A role for TRPV1 in bradykinin-induced excitation of vagal airway afferent nerve terminals

Using single-unit extracellular recording techniques, we have examined the role of the vanilloid receptor-1 (VR1 aka TRPV1) in bradykinin-induced activation of vagal afferent C-fiber receptive fields in guinea pig isolated airways. Of 17 airway C-fibers tested, 14 responded to bradykinin and capsaicin, 2 fibers responded to neither capsaicin nor bradykinin, and 1 fiber responded to capsaicin but not bradykinin. Thus, every bradykinin-responsive C-fiber was also responsive to capsaicin.

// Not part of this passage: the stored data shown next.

==> config.mk <==
export PLATFORM = sky130hd
export DESIGN_NAME = hazard_ctrl
export DESIGN_NICKNAME = d
export VERILOG_FILES = /design/src/rtl/hazard_ctrl_pkg.sv /design/src/rtl/hazard_ctrl_match.sv /design/src/rtl/hazard_ctrl.sv
export SDC_FILE = /design/constraint.sdc
export NUM_CORES = 1
export LEC_CHECK = 0
export BUFFER_PORTS_ARGS = -buffer_cell sky130_fd_sc_hd__clkbuf_2
export CAP_MARGIN = 15
export CORE_MARGIN = 2
export CORE_UTILIZATION = 45
export CTS_BUF_LIST = sky130_fd_sc_hd__clkbuf_8
export DETAILED_ROUTE_END_ITERATION = 6
export GPL_TIMING_DRIVEN = 0
export PLACE_DENSITY = 0.78
export SYNTH_ARGS = -nofsm -noshare
export SYNTH_HDL_FRONTEND = slang
export SYNTH_SLANG_ARGS = --single-unit
==> constraint.sdc <==
create_clock -name clk -period 3.1 [get_ports clk]
set_clock_uncertainty 0.2 [all_clocks]
set_input_delay 0.31 -clock clk [delete_from_list [all_inputs] [get_ports clk]]
set_output_delay 0.31 -clock clk [all_outputs]
set_load 0.005 [all_outputs]
==> src/rtl/hazard_ctrl_pkg.sv <==
// -----------------------------------------------------------------------------
// hazard_ctrl_pkg
// Shared pipeline definitions for the hazard controller and its helpers:
//   - register-index width and the pipeline NOP encoding
//   - FSM state encoding for the stall/flush controller
//   - bundled pipeline control word and its canonical values
// -----------------------------------------------------------------------------
package hazard_ctrl_pkg;

    localparam int REG_W = 5;

    // All-zero word decodes as sll $0,$0,0: no architectural effect.
    localparam logic [31:0] NOP_INSTR = 32'h0000_0000;

    typedef enum logic [1:0] {
        RUN       = 2'd0,
        LU_STALL  = 2'd1,
        BR_STALL2 = 2'd2,
        DMEM_WAIT = 2'd3
    } hz_state_e;

    typedef struct packed {
        logic pc_write;
        logic if_id_write;
        logic if_id_flush;
        logic id_ex_bubble;
        logic ex_mem_write;
        logic mem_wb_bubble;
    } hz_ctrl_t;

    // Everything advances, nothing squashed.
    localparam hz_ctrl_t CTRL_NORMAL = '{1'b1, 1'b1, 1'b0, 1'b0, 1'b1, 1'b0};
    // Hold PC and IF/ID, inject a bubble into EX.
    localparam hz_ctrl_t CTRL_STALL  = '{1'b0, 1'b0, 1'b0, 1'b1, 1'b1, 1'b0};
    // Taken redirect: fetch the target, squash the wrong-path fetch.
    localparam hz_ctrl_t CTRL_FLUSH  = '{1'b1, 1'b1, 1'b1, 1'b0, 1'b1, 1'b0};
    // Fetch not ready: hold PC, feed a NOP into ID, downstream keeps flowing.
    localparam hz_ctrl_t CTRL_IMEM   = '{1'b0, 1'b1, 1'b1, 1'b0, 1'b1, 1'b0};
    // Data memory busy: freeze everything up to EX/MEM, bubble into WB.
    localparam hz_ctrl_t CTRL_DMEM   = '{1'b0, 1'b0, 1'b0, 1'b0, 1'b0, 1'b1};
    // Held in reset: nothing fetched, every latch loads a NOP.
    localparam hz_ctrl_t CTRL_RESET  = '{1'b0, 1'b0, 1'b1, 1'b1, 1'b1, 1'b1};

endpackage : hazard_ctrl_pkg

==> src/rtl/hazard_ctrl_match.sv <==
// -----------------------------------------------------------------------------
// hazard_match
// Combinational source/destination register compare, reusable by any unit
// that needs to know whether a producer's destination feeds a consumer.
// Ports:
//   rd_i      producer destination register
//   rs_i      consumer rs
//   rt_i      consumer rt
//   uses_rt_i consumer reads rt as a source
//   match_o   producer writes a register the consumer reads ($0 never matches)
// -----------------------------------------------------------------------------
module hazard_match
    import hazard_ctrl_pkg::*;
(
    input  logic [REG_W-1:0] rd_i,
    input  logic [REG_W-1:0] rs_i,
    input  logic [REG_W-1:0] rt_i,
    input  logic             uses_rt_i,
    output logic             match_o
);

    logic rd_nonzero_s;
    logic rs_hit_s;
    logic rt_hit_s;

    assign rd_nonzero_s = (rd_i != {REG_W{1'b0}});
    assign rs_hit_s     = (rd_i == rs_i);
    assign rt_hit_s     = (rd_i == rt_i) && uses_rt_i;
    assign match_o      = rd_nonzero_s && (rs_hit_s || rt_hit_s);

endmodule : hazard_match

==> src/rtl/hazard_ctrl.sv <==
// -----------------------------------------------------------------------------
// hazard_ctrl
// Stall/flush controller for the 5-stage pipeline. Covers hazards that
// bypassing cannot resolve (load-use into EX, operands of branches resolved in
// ID), memory wait states and taken-branch redirects, and counts stall cycles.
// Ports:
//   clk, rst               clock, synchronous active-high reset
//   IF_ID_*                source registers / kind of the instruction in ID
//   BranchTaken            ID redirect taken this cycle
//   ID_EX_*                load / register-write / destination of EX instr
//   imem_stall, dmem_stall memory wait states
//   PC_Write .. MEM_WB_Bubble  pipeline enables and NOP injects (combinational)
//   stall_count            saturating count of cycles with PC_Write=0
// -----------------------------------------------------------------------------
module hazard_ctrl
    import hazard_ctrl_pkg::*;
#(
    parameter int CNT_W = 16
) (
    input  logic             clk,
    input  logic             rst,
    input  logic [REG_W-1:0] IF_ID_RegisterRs,
    input  logic [REG_W-1:0] IF_ID_RegisterRt,
    input  logic             IF_ID_UsesRt,
    input  logic             IF_ID_IsBranch,
    input  logic             BranchTaken,
    input  logic             ID_EX_MemRead,
    input  logic             ID_EX_RegWrite,
    input  logic [REG_W-1:0] ID_EX_RegisterRd,
    input  logic             imem_stall,
    input  logic             dmem_stall,
    output logic             PC_Write,
    output logic             IF_ID_Write,
    output logic             IF_ID_Flush,
    output logic             ID_EX_Bubble,
    output logic             EX_MEM_Write,
    output logic             MEM_WB_Bubble,
    output logic [CNT_W-1:0] stall_count
);

    hz_state_e        state_q, state_d;
    hz_state_e        resume_q, resume_d;
    hz_state_e        eff_state_s;
    logic [CNT_W-1:0] cnt_q, cnt_d;
    hz_ctrl_t         ctrl_s;
    logic             match_s;
    logic             load_use_s;
    logic             branch_alu_s;
    logic             hazard_s;

    hazard_match u_match (
        .rd_i      (ID_EX_RegisterRd),
        .rs_i      (IF_ID_RegisterRs),
        .rt_i      (IF_ID_RegisterRt),
        .uses_rt_i (IF_ID_UsesRt),
        .match_o   (match_s)
    );

    assign load_use_s   = ID_EX_MemRead && match_s;
    // An ALU result is forwarded to EX, not to ID, so a branch resolving in ID
    // must wait one cycle for it.
    assign branch_alu_s = IF_ID_IsBranch && ID_EX_RegWrite && !ID_EX_MemRead && match_s;
    assign hazard_s     = load_use_s || branch_alu_s;

    // Leaving a data-memory wait behaves exactly like the interrupted state,
    // so the hazard check is redone on the cycle dmem_stall drops.
    always_comb begin
        if (state_q == DMEM_WAIT) begin
            eff_state_s = resume_q;
        end else begin
            eff_state_s = state_q;
        end
    end

    // Next-state and pipeline-control decode in priority order.
    always_comb begin
        ctrl_s   = CTRL_NORMAL;
        state_d  = eff_state_s;
        resume_d = resume_q;
        if (rst) begin
            ctrl_s   = CTRL_RESET;
            state_d  = RUN;
            resume_d = RUN;
        end else if (dmem_stall) begin
            ctrl_s   = CTRL_DMEM;
            state_d  = DMEM_WAIT;
            resume_d = eff_state_s;
        end else begin
            case (eff_state_s)
                RUN: begin
                    if (hazard_s) begin
                        // A branch fed by a load needs the value in ID, one
                        // cycle later than an EX consumer would.
                        ctrl_s = CTRL_STALL;
                        if (load_use_s && IF_ID_IsBranch) begin
                            state_d = BR_STALL2;
                        end else begin
                            state_d = LU_STALL;
                        end
                    end else if (imem_stall) begin
                        // The redirect is dropped; the branch stays in ID and
                        // re-asserts BranchTaken next cycle.
                        ctrl_s  = CTRL_IMEM;
                        state_d = RUN;
                    end else if (BranchTaken) begin
                        ctrl_s  = CTRL_FLUSH;
                        state_d = RUN;
                    end else begin
                        ctrl_s  = CTRL_NORMAL;
                        state_d = RUN;
                    end
                end
                LU_STALL: begin
                    // Bubble already inserted; skipping the hazard check here
                    // keeps it to one bubble per producer.
                    state_d = RUN;
                    if (imem_stall) begin
                        ctrl_s = CTRL_IMEM;
                    end else if (BranchTaken) begin
                        ctrl_s = CTRL_FLUSH;
                    end else begin
                        ctrl_s = CTRL_NORMAL;
                    end
                end
                BR_STALL2: begin
                    ctrl_s  = CTRL_STALL;
                    state_d = LU_STALL;
                end
                default: begin
                    ctrl_s  = CTRL_NORMAL;
                    state_d = RUN;
                end
            endcase
        end
    end

    // Saturating stall-cycle counter next value.
    always_comb begin
        if (!ctrl_s.pc_write && (cnt_q != {CNT_W{1'b1}})) begin
            cnt_d = cnt_q + {{(CNT_W-1){1'b0}}, 1'b1};
        end else begin
            cnt_d = cnt_q;
        end
    end

    // State, resume-state and counter registers.
    always_ff @(posedge clk) begin
        if (rst) begin
            state_q  <= RUN;
            resume_q <= RUN;
            cnt_q    <= {CNT_W{1'b0}};
        end else begin
            state_q  <= state_d;
            resume_q <= resume_d;
            cnt_q    <= cnt_d;
        end
    end

    assign PC_Write      = ctrl_s.pc_write;
    assign IF_ID_Write   = ctrl_s.if_id_write;
    assign IF_ID_Flush   = ctrl_s.if_id_flush;
    assign ID_EX_Bubble  = ctrl_s.id_ex_bubble;
    assign EX_MEM_Write  = ctrl_s.ex_mem_write;
    assign MEM_WB_Bubble = ctrl_s.mem_wb_bubble;
    assign stall_count   = cnt_q;

endmodule : hazard_ctrl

Bradykinin (200 mul of 0.3 muM solution) evoked a burst of approximately 130 action potentials in C-fibers. In the presence of the TRPV1 antagonist capsazepine (10 muM), bradykinin evoked 83 +/- 9% (n = 6; P < 0.01) fewer action potentials. Similarly, the TRPV1 blocker, ruthenium red (10 μM), inhibited the number of bradykinin-evoked action potentials by 75 +/- 10% (n = 4; P < 0.05). In the presence of 5,8,11,14-eicosatetraynoic acid (10 muM), an inhibitor of lipoxygenase and cyclooxygenase enzymes, the number of bradykinin-induced action potentials was reduced by 76 +/- 10% (n = 6; P < 0.05). Similarly, a combination of the 12-lipoxygenase inhibitor, baicalein (10 μM) and the 5-lipoxygenase inhibitor ZD2138 [6-[3-fluoro-5[4-methoxy- 3,4,5,6-tetrahydro-2H-pyran-4-yl]) phenoxy-methyl] 1-methyl-2- quinolone] (10 μM) caused significant inhibition of bradykinin- induced responses. Our data suggest a role for lipoxygenase products in bradykinin B-2 receptor-induced activation of TRPV1 in the peripheral terminals of afferent C-fibers within guinea pig trachea.